エークス「おおよそ『いいね!』という回答結果でした。じゃあね」
45.お仲間の皆様、ありがとうございました。では、今のコメントを聞いた感想をお聞かせください。
「お前は回答者側だろ。確かにお前も仲間だけど、オレたちは二人で一人じゃん。戦闘は分業にしてるんだからお前も答えろって。おい、火力担当。待てってば」
46.貴方にとって仲間とは何でしょうか?
「関係性を勘定しない相手でいたいよ」
47.貴方にとって戦闘とは何でしょうか?
「日常だな」
48.戦うことに理由はありますか? 有無どちらでも、その理由をお聞かせください。
「和睦のためなんじゃないかな。完全に討つために戦うこともあるけど、妥協点を探すために戦うことも多い気がする」
49.最後の質問です。魔物や人を殺すことにつて、貴方はどう思いますか?
「オレたちアストルティアの住人にとって、死は通過儀礼なんだ。死んだ数だけ強くなるって言われるくらいさ。でもこれは教会を通じて得る神霊の加護や職業訓練あってこそだし、加護があっても命を落とす時は落とす。だから、軽率な死闘はやめた方がいいぞ」
50.ご回答ありがとうございました。何か他に言い足りないことがありましたら、ここで仰ってください。
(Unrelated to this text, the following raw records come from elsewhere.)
## src/hdl/agb_pkg.sv

```systemverilog
`default_nettype none

package agb_pkg;

  // Icon geometry, in pixels and half-pixel units
  localparam int SQUARE_SIDE  = 7;
  localparam int SQUARE_GAP   = 4;
  localparam int SQUARE_FAR   = SQUARE_SIDE + SQUARE_GAP;
  localparam int CORNER_R2    = 2;
  localparam int HALF_STROKE2 = 2;

  localparam int PIX_W   = 24;
  localparam int CH_W    = 8;
  localparam int NUM_CH  = 3;
  localparam int COORD_W = 5;
  localparam int POS_W   = COORD_W + 2;

  // Distances carry 7 fractional bits, coverage carries 8
  localparam int Q_FRAC   = 7;
  localparam int COV_FRAC = 8;
  localparam int COV_W    = COV_FRAC + 1;
  localparam int D_W      = 12;

  // Past this many half pixels outside a corner, coverage is always zero
  localparam int EDGE_LIM = CORNER_R2 + HALF_STROKE2 + 1;
  localparam int E_W      = $clog2(EDGE_LIM);
  localparam int NEG_W    = $clog2(SQUARE_SIDE - CORNER_R2 + 1);
  localparam int SQ_W     = $clog2(2 * (EDGE_LIM - 1) * (EDGE_LIM - 1) + 1);
  localparam int ROOT_W   = 10;

  localparam int PROD_W = CH_W + COV_W;

  localparam logic [POS_W-1:0] CTR_NEAR = POS_W'(SQUARE_SIDE);
  localparam logic [POS_W-1:0] CTR_FAR  = POS_W'(2 * SQUARE_FAR + SQUARE_SIDE);
  localparam logic [POS_W:0]   INSET    = (POS_W+1)'(SQUARE_SIDE - CORNER_R2);
  localparam logic [POS_W:0]   EDGE_Q   = (POS_W+1)'(EDGE_LIM);

  localparam logic [D_W-1:0]   CORNER_Q = D_W'(CORNER_R2 << Q_FRAC);
  localparam logic [D_W-1:0]   FADE_HI  = D_W'((HALF_STROKE2 + 1) << Q_FRAC);
  localparam logic [D_W-1:0]   FADE_LO  = D_W'((HALF_STROKE2 - 1) << Q_FRAC);
  localparam logic [COV_W-1:0] COV_FULL = COV_W'(1 << COV_FRAC);
  localparam logic [PROD_W-1:0] ROUND_HALF = PROD_W'(1 << (COV_FRAC - 1));

  localparam logic [PIX_W-1:0] TINT_RESET = 24'hA3A7B7;

  typedef struct packed {
    logic             big;
    logic [E_W-1:0]   e;
    logic [NEG_W-1:0] n;
  } axis_t;

  typedef struct packed {
    logic                  valid;
    logic [PIX_W-1:0]      bg;
    logic [3:0][COV_W-1:0] cov;
  } cov_beat_t;

  // Split the axis offset from a square into its outside part, its inside
  // part and a flag for points too far out to be touched by the stroke.
  function automatic axis_t axis_of(input logic [POS_W-1:0] p, input logic [POS_W-1:0] c);
    logic [POS_W-1:0] ad;
    logic [POS_W:0]   q;
    axis_t            a;
    ad    = (p >= c) ? p - c : c - p;
    q     = {1'b0, ad} - INSET;
    a.big = 1'b0;
    a.e   = '0;
    a.n   = '0;
    if (q[POS_W]) begin
      a.n = NEG_W'(-q);
    end else if (q >= EDGE_Q) begin
      a.big = 1'b1;
    end else begin
      a.e = E_W'(q);
    end
    return a;
  endfunction

  // round(128 * sqrt(ex^2 + ey^2)) for the offsets that can still give coverage
  function automatic logic [ROOT_W-1:0] sqrt_q7(input logic [E_W-1:0] ex,
                                                input logic [E_W-1:0] ey);
    logic [SQ_W-1:0]   ux;
    logic [SQ_W-1:0]   uy;
    logic [SQ_W-1:0]   s;
    logic [ROOT_W-1:0] r;
    ux = SQ_W'(ex);
    uy = SQ_W'(ey);
    s  = ux * ux + uy * uy;
    case (s)
      6'd0:    r = 10'd0;
      6'd1:    r = 10'd128;
      6'd2:    r = 10'd181;
      6'd4:    r = 10'd256;
      6'd5:    r = 10'd286;
      6'd8:    r = 10'd362;
      6'd9:    r = 10'd384;
      6'd10:   r = 10'd405;
      6'd13:   r = 10'd462;
      6'd16:   r = 10'd512;
      6'd17:   r = 10'd528;
      6'd18:   r = 10'd543;
      6'd20:   r = 10'd572;
      6'd25:   r = 10'd640;
      6'd32:   r = 10'd724;
      default: r = 10'd0;
    endcase
    return r;
  endfunction

  // Stroke coverage of one rounded square, 0..256
  function automatic logic [COV_W-1:0] box_cov(input axis_t x, input axis_t y);
    logic [ROOT_W-1:0] root;
    logic [NEG_W-1:0]  inm;
    logic [D_W-1:0]    d;
    logic [D_W-1:0]    ad;
    logic [COV_W-1:0]  c;
    root = sqrt_q7(x.e, y.e);
    inm  = (x.n < y.n) ? x.n : y.n;
    d    = D_W'(root) - (D_W'(inm) << Q_FRAC) - CORNER_Q;
    ad   = d[D_W-1] ? D_W'(-d) : d;
    if (x.big || y.big || ad >= FADE_HI) begin
      c = '0;
    end else if (ad <= FADE_LO) begin
      c = COV_FULL;
    end else begin
      c = COV_W'(FADE_HI - ad);
    end
    return c;
  endfunction

endpackage

`default_nettype wire

```

## src/hdl/agb_ifs.sv

```systemverilog
`default_nettype none

interface agb_pix_in_if;
  logic                             valid;
  logic                             ready;
  logic [agb_pkg::COORD_W-1:0]      icon_col;
  logic [agb_pkg::COORD_W-1:0]      icon_row;
  logic [agb_pkg::PIX_W-1:0]        bg_pixel;

  modport source (output valid, output icon_col, output icon_row, output bg_pixel,
                  input ready);
  modport sink (input valid, input icon_col, input icon_row, input bg_pixel,
                output ready);
endinterface

interface agb_pix_out_if;
  logic                             valid;
  logic                             ready;
  logic [agb_pkg::PIX_W-1:0]        out_pixel;
  logic                             covered;

  modport source (output valid, output out_pixel, output covered, input ready);
  modport sink (input valid, input out_pixel, input covered, output ready);
endinterface

interface agb_cfg_if;
  logic                             valid;
  logic                             ready;
  logic [agb_pkg::PIX_W-1:0]        tint_rgb;

  modport source (output valid, output tint_rgb, input ready);
  modport sink (input valid, input tint_rgb, output ready);
endinterface

`default_nettype wire

```

## src/hdl/agb_geom.sv

```systemverilog
`default_nettype none

module agb_geom (
  input  logic                clk,
  input  logic                rst,
  agb_pix_in_if.sink          pix_in,
  output agb_pkg::cov_beat_t  beat,
  input  logic                beat_ready
);
  import agb_pkg::*;

  logic                  a_valid;
  axis_t                 a_x [2];
  axis_t                 a_y [2];
  logic [PIX_W-1:0]      a_bg;
  logic                  b_valid;
  logic [PIX_W-1:0]      b_bg;
  logic [3:0][COV_W-1:0] b_cov;
  logic [3:0][COV_W-1:0] cov_next;
  logic                  a_en;
  logic                  b_en;
  logic [POS_W-1:0]      px2;
  logic [POS_W-1:0]      py2;

  assign b_en         = !b_valid || beat_ready;
  assign a_en         = !a_valid || b_en;
  assign pix_in.ready = a_en;

  // pixel center in half-pixel units
  assign px2 = {1'b0, pix_in.icon_col, 1'b1};
  assign py2 = {1'b0, pix_in.icon_row, 1'b1};

  always_ff @(posedge clk) begin
    if (rst) begin
      a_valid <= 1'b0;
    end else if (a_en) begin
      a_valid <= pix_in.valid;
    end
  end

  always_ff @(posedge clk) begin
    if (a_en && pix_in.valid) begin
      a_x[0] <= axis_of(px2, CTR_NEAR);
      a_x[1] <= axis_of(px2, CTR_FAR);
      a_y[0] <= axis_of(py2, CTR_NEAR);
      a_y[1] <= axis_of(py2, CTR_FAR);
      a_bg   <= pix_in.bg_pixel;
    end
  end

  always_comb begin
    cov_next[0] = box_cov(a_x[0], a_y[0]);
    cov_next[1] = box_cov(a_x[1], a_y[0]);
    cov_next[2] = box_cov(a_x[1], a_y[1]);
    cov_next[3] = box_cov(a_x[0], a_y[1]);
  end

  always_ff @(posedge clk) begin
    if (rst) begin
      b_valid <= 1'b0;
    end else if (b_en) begin
      b_valid <= a_valid;
    end
  end

  always_ff @(posedge clk) begin
    if (b_en && a_valid) begin
      b_cov <= cov_next;
      b_bg  <= a_bg;
    end
  end

  assign beat = '{valid: b_valid, bg: b_bg, cov: b_cov};

endmodule

`default_nettype wire

```

## src/hdl/agb_blend.sv

```systemverilog
`default_nettype none

module agb_blend (
  input  logic                        clk,
  input  logic                        rst,
  input  agb_pkg::cov_beat_t          beat,
  output logic                        beat_ready,
  input  logic [agb_pkg::PIX_W-1:0]   tint,
  agb_pix_out_if.source               pix_out
);
  import agb_pkg::*;

  logic              c_valid;
  logic [COV_W-1:0]  c_best;
  logic [PIX_W-1:0]  c_bg;
  logic              d_valid;
  logic              d_covered;
  logic [PROD_W-1:0] d_pt [NUM_CH];
  logic [PROD_W-1:0] d_pb [NUM_CH];
  logic              e_valid;
  logic              e_covered;
  logic [PIX_W-1:0]  e_pixel;
  logic [PIX_W-1:0]  pixel_next;
  logic [PROD_W-1:0] sum [NUM_CH];
  logic [COV_W-1:0]  m01;
  logic [COV_W-1:0]  m23;
  logic [COV_W-1:0]  best_next;
  logic [COV_W-1:0]  c_inv;
  logic              c_en;
  logic              d_en;
  logic              e_en;

  assign e_en       = !e_valid || pix_out.ready;
  assign d_en       = !d_valid || e_en;
  assign c_en       = !c_valid || d_en;
  assign beat_ready = c_en;

  // largest coverage of the four squares
  always_comb begin
    m01       = (beat.cov[0] > beat.cov[1]) ? beat.cov[0] : beat.cov[1];
    m23       = (beat.cov[2] > beat.cov[3]) ? beat.cov[2] : beat.cov[3];
    best_next = (m01 > m23) ? m01 : m23;
  end

  always_ff @(posedge clk) begin
    if (rst) begin
      c_valid <= 1'b0;
    end else if (c_en) begin
      c_valid <= beat.valid;
    end
  end

  always_ff @(posedge clk) begin
    if (c_en && beat.valid) begin
      c_best <= best_next;
      c_bg   <= beat.bg;
    end
  end

  assign c_inv = COV_FULL - c_best;

  always_ff @(posedge clk) begin
    if (rst) begin
      d_valid <= 1'b0;
    end else if (d_en) begin
      d_valid <= c_valid;
    end
  end

  // zero coverage weighs the background by 256, so it passes through exactly
  always_ff @(posedge clk) begin
    if (d_en && c_valid) begin
      for (int ch = 0; ch < NUM_CH; ch++) begin
        d_pt[ch] <= PROD_W'(tint[ch*CH_W +: CH_W]) * PROD_W'(c_best);
        d_pb[ch] <= PROD_W'(c_bg[ch*CH_W +: CH_W]) * PROD_W'(c_inv);
      end
      d_covered <= (c_best != '0);
    end
  end

  always_comb begin
    for (int ch = 0; ch < NUM_CH; ch++) begin
      sum[ch] = d_pt[ch] + d_pb[ch] + ROUND_HALF;
      pixel_next[ch*CH_W +: CH_W] = sum[ch][COV_FRAC +: CH_W];
    end
  end

  always_ff @(posedge clk) begin
    if (rst) begin
      e_valid <= 1'b0;
    end else if (e_en) begin
      e_valid <= d_valid;
    end
  end

  always_ff @(posedge clk) begin
    if (e_en && d_valid) begin
      e_pixel   <= pixel_next;
      e_covered <= d_covered;
    end
  end

  assign pix_out.valid     = e_valid;
  assign pix_out.out_pixel = e_pixel;
  assign pix_out.covered   = e_covered;

endmodule

`default_nettype wire

```

## src/hdl/antialiased_grid_icon_blend_top.sv

```systemverilog
// Grid icon overlay: each transfer on pix_in carries one icon-local pixel
// position and its background color; pix_out returns the color after blending
// toward the tint register by the stroke coverage of the 2x2 rounded-square
// icon, with covered set when any coverage falls on the pixel. One pixel is
// taken every clock while pix_in.ready is high; results leave in order from the
// five register stages (geometry, per-square coverage, coverage maximum, channel
// products, rounded sum). A stall on pix_out holds the result and every full
// stage behind it while empty stages still close up, so pix_in.ready drops only
// once all five stages hold pixels. Write the tint through cfg.tint_rgb while
// no pixels are in flight; cfg.ready is always high.
`default_nettype none

module antialiased_grid_icon_blend_top (
  input  logic           clk,
  input  logic           rst,
  agb_pix_in_if.sink     pix_in,
  agb_pix_out_if.source  pix_out,
  agb_cfg_if.sink        cfg
);
  import agb_pkg::*;

  logic [PIX_W-1:0] tint;
  cov_beat_t        beat;
  logic             beat_ready;

  assign cfg.ready = 1'b1;

  always_ff @(posedge clk) begin
    if (rst) begin
      tint <= TINT_RESET;
    end else if (cfg.valid && cfg.ready) begin
      tint <= cfg.tint_rgb;
    end
  end

  agb_geom u_geom (
    .clk        (clk),
    .rst        (rst),
    .pix_in     (pix_in),
    .beat       (beat),
    .beat_ready (beat_ready)
  );

  agb_blend u_blend (
    .clk        (clk),
    .rst        (rst),
    .beat       (beat),
    .beat_ready (beat_ready),
    .tint       (tint),
    .pix_out    (pix_out)
  );

endmodule

`default_nettype wire

```

## src/flat_wrapper.sv

```systemverilog
// flat-port wrapper written by rule: the top's interface ports become plain ports
module antialiased_grid_icon_blend_top_flat import agb_pkg::*;
  (clk, rst, pix_in_valid, pix_in_icon_col, pix_in_icon_row, pix_in_bg_pixel, pix_in_ready, pix_out_valid, pix_out_out_pixel, pix_out_covered, pix_out_ready, cfg_valid, cfg_tint_rgb, cfg_ready);
  agb_pix_in_if pix_in_i ();
  agb_pix_out_if pix_out_i ();
  agb_cfg_if cfg_i ();
  input  logic clk;
  input  logic rst;
  input wire logic [$bits(pix_in_i.valid)-1:0] pix_in_valid;
  input wire logic [$bits(pix_in_i.icon_col)-1:0] pix_in_icon_col;
  input wire logic [$bits(pix_in_i.icon_row)-1:0] pix_in_icon_row;
  input wire logic [$bits(pix_in_i.bg_pixel)-1:0] pix_in_bg_pixel;
  output wire logic [$bits(pix_in_i.ready)-1:0] pix_in_ready;
  output wire logic [$bits(pix_out_i.valid)-1:0] pix_out_valid;
  output wire logic [$bits(pix_out_i.out_pixel)-1:0] pix_out_out_pixel;
  output wire logic [$bits(pix_out_i.covered)-1:0] pix_out_covered;
  input wire logic [$bits(pix_out_i.ready)-1:0] pix_out_ready;
  input wire logic [$bits(cfg_i.valid)-1:0] cfg_valid;
  input wire logic [$bits(cfg_i.tint_rgb)-1:0] cfg_tint_rgb;
  output wire logic [$bits(cfg_i.ready)-1:0] cfg_ready;
  assign pix_in_i.valid = pix_in_valid;
  assign pix_in_i.icon_col = pix_in_icon_col;
  assign pix_in_i.icon_row = pix_in_icon_row;
  assign pix_in_i.bg_pixel = pix_in_bg_pixel;
  assign pix_in_ready = pix_in_i.ready;
  assign pix_out_valid = pix_out_i.valid;
  assign pix_out_out_pixel = pix_out_i.out_pixel;
  assign pix_out_covered = pix_out_i.covered;
  assign pix_out_i.ready = pix_out_ready;
  assign cfg_i.valid = cfg_valid;
  assign cfg_i.tint_rgb = cfg_tint_rgb;
  assign cfg_ready = cfg_i.ready;
  antialiased_grid_icon_blend_top u_core (.clk(clk), .rst(rst), .pix_in(pix_in_i), .pix_out(pix_out_i), .cfg(cfg_i));
endmodule
```

## config.mk

```make
export PLATFORM = sky130hd
export DESIGN_NAME = antialiased_grid_icon_blend_top_flat
export DESIGN_NICKNAME = d
export VERILOG_FILES = /design/src/hdl/agb_pkg.sv /design/src/hdl/agb_ifs.sv /design/src/hdl/agb_geom.sv /design/src/hdl/agb_blend.sv /design/src/hdl/antialiased_grid_icon_blend_top.sv /design/src/flat_wrapper.sv
export SDC_FILE = /design/constraint.sdc
export NUM_CORES = 1
export LEC_CHECK = 0
export ABC_AREA = 0
export BUFFER_PORTS_ARGS = -buffer_cell sky130_fd_sc_hd__buf_2
export CAP_MARGIN = 20
export CELL_PAD_IN_SITES_DETAIL_PLACEMENT = 1
export CELL_PAD_IN_SITES_GLOBAL_PLACEMENT = 2
export CORE_UTILIZATION = 38
export CTS_BUF_LIST = sky130_fd_sc_hd__clkbuf_16
export CTS_CLUSTER_SIZE = 28
export DETAILED_ROUTE_END_ITERATION = 16
export PLACE_DENSITY_LB_ADDON = 0.1
export SLEW_MARGIN = 0
export SYNTH_ARGS = -nofsm -noshare
export SYNTH_HDL_FRONTEND = slang
export SYNTH_SLANG_ARGS = --single-unit
```

## constraint.sdc

```tcl
create_clock -name clk -period 8.5 [get_ports clk]
set_clock_uncertainty 0.05 [all_clocks]
set_input_delay 0.85 -clock clk [delete_from_list [all_inputs] [get_ports clk]]
set_output_delay 0.85 -clock clk [all_outputs]
set_load 0.01 [all_outputs]
```

# Word level (Yosys, flattened, before mapping)
# Memories as Yosys holds them, arrays and structs flattened.
# Index checks and enable logic that the tools add are counted.
[word_totals] mem_count=8 out_inout_bits=28 mem_bits_rw=130 input_bits=63 romBits=2560 reg_bits=172 word_cells=180
[memory_table] memory="(name not given)" words=64 word_bits=10 rd=1 rd_ports_with_merged_regs=0 write_ports=0 line="agb_pkg.sv:89" source="case (s)"
[memory_table] memory="(name not given)" words=64 word_bits=10 rd=1 rd_ports_with_merged_regs=0 write_ports=0 line="agb_pkg.sv:89"
[memory_table] memory="(name not given)" words=64 word_bits=10 rd=1 rd_ports_with_merged_regs=0 write_ports=0 line="agb_pkg.sv:89"
[memory_table] memory="(name not given)" words=64 word_bits=10 rd=1 rd_ports_with_merged_regs=0 write_ports=0 line="agb_pkg.sv:89"
[memory_table] memory="u_core.u_blend.d_pb" words=3 word_bits=17 rd=3 rd_ports_with_merged_regs=0 write_ports=3 line="agb_blend.sv:19" source="logic [PROD_W-1:0] d_pb [NUM_CH];"
[memory_table] memory="u_core.u_blend.d_pt" words=3 word_bits=17 rd=3 rd_ports_with_merged_regs=0 write_ports=3 line="agb_blend.sv:18" source="logic [PROD_W-1:0] d_pt [NUM_CH];"
[memory_table] memory="2 more memories"
[classes] addsub=43 muxes=47 magnitude_cmp=23 mul=10 n_reduce_logical=28
[op_table] operator="$mul 8x9->17" count=6
[op_table] operator="$mux 9" count=7
[op_table] operator="$add 16x16->16" count=3
[op_table] operator="$add 16x8->16 const B" count=3
[op_table] operator="$ge 12x9->1 const B" count=4
[op_table] operator="$le 12x8->1 const B" count=4
[op_table] operator="$mux 12" count=4
[op_table] operator="$mux 3" count=16
[op_table] operator="$neg 12->12" count=4
[op_table] operator="$sub 11x10->12 const B" count=4
[op_table] operator="$sub 9x9->9 const A" count=5
[op_table] operator="$sub 10x10->11" count=4
[op_table] operator="$ge 8x3->1 const B" count=4
[op_table] operator="$mux 4" count=8
[op_table] operator="$sub 7x3->8 const B" count=4
[op_table] operator="$mux 7" count=4
[op_table] operator="$gt 9x9->1" count=3
[op_table] operator="$add 6x6->6" count=4
[op_table] operator="$mul 3x3->6" count=4
[op_table] operator="$sub 3x6->7 const A" count=2
[op_table] operator="$sub 5x6->7 const A" count=2
[op_table] operator="$sub 6x3->7 const B" count=2
[op_table] operator="$sub 6x5->7 const B" count=2
[op_table] operator="$logic_or 1x1->1" count=13
[op_table] operator="9 further kinds" count=35

# Longest topological paths before layout
# Gate-level depths: netlist of the first run.
# An unclocked memory read counts as a cell.
[logic_depth] depth_word=11 ltp_mapped=27 mapped_depth_nobuf=26

# Modules after synthesis
# A second synthesis of the first run with hierarchy kept.
[unflattened] cells_unflattened=3354 hier_area_um2=32412.3
[modules_own_cells] module="agb_blend" n_inst=1 seq_area_each_um2=4714.5 cells_per_inst=2180 area_per_inst_um2=21373.0
[modules_own_cells] module="agb_geom" n_inst=1 seq_area_each_um2=3403.3 cells_per_inst=1094 area_per_inst_um2=10139.7
[modules_own_cells] module="antialiased_grid_icon_blend_top" n_inst=1 seq_area_each_um2=480.5 cells_per_inst=80 area_per_inst_um2=899.6

# Worst setup path after synthesis of the first run
# OpenSTA, ideal clock, no wires.
[synth_path] path_type="input -> register" startpoint="input port pix_out_ready" endpoint="register u_core.u_blend.d_covered, enable pin" arrival_time_ps=7957 t_required_ps=7749 path_buffers=0 path_stages=2 path_slack_ps=-208 setup_time_ps=701 path_cell_list="nor2b_1 a21boi_0"
[synth_between] elab_chain_len=3
[synth_rtl] element="start: declaration" line="flat_wrapper.sv:17" source="input wire logic [$bits(pix_out_i.ready)-1:0] pix_out_ready;"
[synth_rtl] element="$logic_or 1x1->1" line="agb_blend.sv:33" source="assign e_en = !e_valid || pix_out.ready;"
[synth_rtl] element="$logic_or 1x1->1" line="agb_blend.sv:34" source="assign d_en = !d_valid || e_en;"
[synth_rtl] element="$logic_and 1x1->1" line="agb_blend.sv:72" source="if (d_en && c_valid) begin"
[synth_rtl] element="end signal: assignment" line="agb_blend.sv:77" source="d_covered <= (c_best != '0);"
[synth_rtl] element="end: declaration" line="agb_blend.sv:17" source="logic d_covered;"
# Every way passes these cells.
# A chain may end at the register's enable or synchronous reset.

==> results.json, run 1 <==
{
  "status": "complete, no violations",
  "period_minus_slack_ns": 6.52,
  "hold_viol_final": 0,
  "numPortBuffers": 89,
  "critPathArrivalTime_ns": 6.77,
  "post_cts_buffers": 0,
  "synth_ff_type": "edfxtp_1",
  "nNetsFinal": 4070,
  "synthToLayoutAreaGrowth_pct": 9.27,
  "synth-seq-cells": 296,
  "hold_class": "register to register",
  "seq_area_frac_synth_pct": 27.0,
  "clk_latency_ns": 0.60,
  "path_clk_slew_ns": 0.06,
  "max_freq_ghz": 0.153,
  "worstSetupStartpointType": "register",
  "grt_max_degree": 66,
  "max_stage_delay_ns": 0.85,
  "max_slew.worst_pin.slew_ns": 1.08,
  "setup_viol": 0,
  "globalplace.congestion": 0.809,
  "peakVddDrop_v": 0.000134,
  "dr.pass1.iters": 5,
  "die_w_um": 292,
  "num_vias": 23200,
  "crit_path_top_delay_cell": "a2111oi_0",
  "ioPinCount": 91,
  "routed_wl_um": 85200,
  "synthDistinctLibCells": 97,
  "root_buffer": "clkbuf_16",
  "setup-tns-final_ns": 0,
  "cts.sinks": 296,
  "critPathKind": "register to register",
  "cts_hold_buffers": 0,
  "p_leak_nw": 16.5,
  "drive_above_1_share_pct": 7.37,
  "syn_inst": 3301,
  "drc_errors": 0,
  "grtUsageTotal_pct": 20.4,
  "grt_pass1_vias": 25900,
  "die_height_um": 292,
  "postSynthAreaPerCell_um2": 9.65,
  "max_slew_margin_pct": 27.3,
  "slew_violations": 0,
  "cts_max_level": 2,
  "grt_setup_unrepaired": "false",
  "syn_area_um2": 31900,
  "finalCritPeriodShare_pct": 76.7,
  "async_flop_share_pct": 0,
  "tritoncts": "yes",
  "power_density_nw_per_um2": 189,
  "antenna_found_initial": 2,
  "synth_warnings": 0,
  "core_um2": 82500,
  "clock_tree.buffer_depth": 3,
  "finalPower_mw": 6.59,
  "num_rows": 105,
  "cp_data_required_time_ns": 8.75,
  "antenna_left": 0,
  "crit_fanout": 14,
  "cp-end-kind": "register",
  "grt_pass1_wl_um": 138000,
  "avgRoutedWirePerCell_um": 19.1,
  "vias_per_cell": 5.22,
  "cts_resized": 0,
  "overflow": 0,
  "place_hpwl_um": 67000,
  "cap_violations": 0,
  "start_util_pct": 38.6,
  "cts-buffers-inserted": 39,
  "drtIter0Drc": 803,
  "dieArea_um2": 85000,
  "crit_chain": "and2_1 > ha_1 > xnor2_4 > inv_1 > ha_1 > a31o_2 > nand2_1 > a21boi_0 > nand2_1 > a2111oi_0 > fa_1 > inv_1 > and3_1 > or3_1 > o211a_1 > o21ai_1 > o221ai_1 > nor4_1 > a211o_1 > a21o_4 > a211oi_2",
  "synth_edf_count": 267
}
==> critical path, delay by kind of cell (launching register included) <==
kind	cells	cell delay [ns]
compound gates	9	2.38
xor+xnor	1	0.37
fa+ha+maj	3	0.98
buf+inv	2	0.22
flops	1	0.47
simple gates	6	1.79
「質問に答えてみて、オレは戦うことについて何も考えてないんだなって分かった。なんかごめん」
記憶
脱出のための手掛かりがない。
何だっていい。ここから出たい。
焦燥が募る彼の目に、ある石碑の一節が止まる。
【束縛を嫌い──】
立ち止まる。続きを読む。
【速さと強さという特性を生かして、愛する者を守る時にだけ本気で戦った】
彼はその石像を見上げた。魚のヒレを持つ美しい女と目が合った。
「オレはエテーネ村のエクス」
声が出た。しかし彼はその先にあるもののことを考えていて、気づかない。
錬金術に失敗して、まあ次こそは見ていてよとウインクしてみせた弟。
布地に顔を近づけ、針と糸の行く先に気を配る幼馴染の指先。
好物の豆をかっくらう老巫女の、笑みの形をした大きな口腔。
木を狩り、魔物を屠る男たち。果物かごを頭に乗せて運ぶ女たち。一緒に遊んでと寄ってきた子供たち。
あの光景が失われていいものか。
「この命をあなたに捧げます。ここから出してください」
女の目じりが、少し下がった気がした。
──君も、誰かを助けに行きたいんだね。
先ほどから話しかけてくるのとは別の、若い男の声がした。
エクスの姿は掻き消えた。微かな波紋が水鏡を伝い、やがて広間には完全なる静寂が訪れる。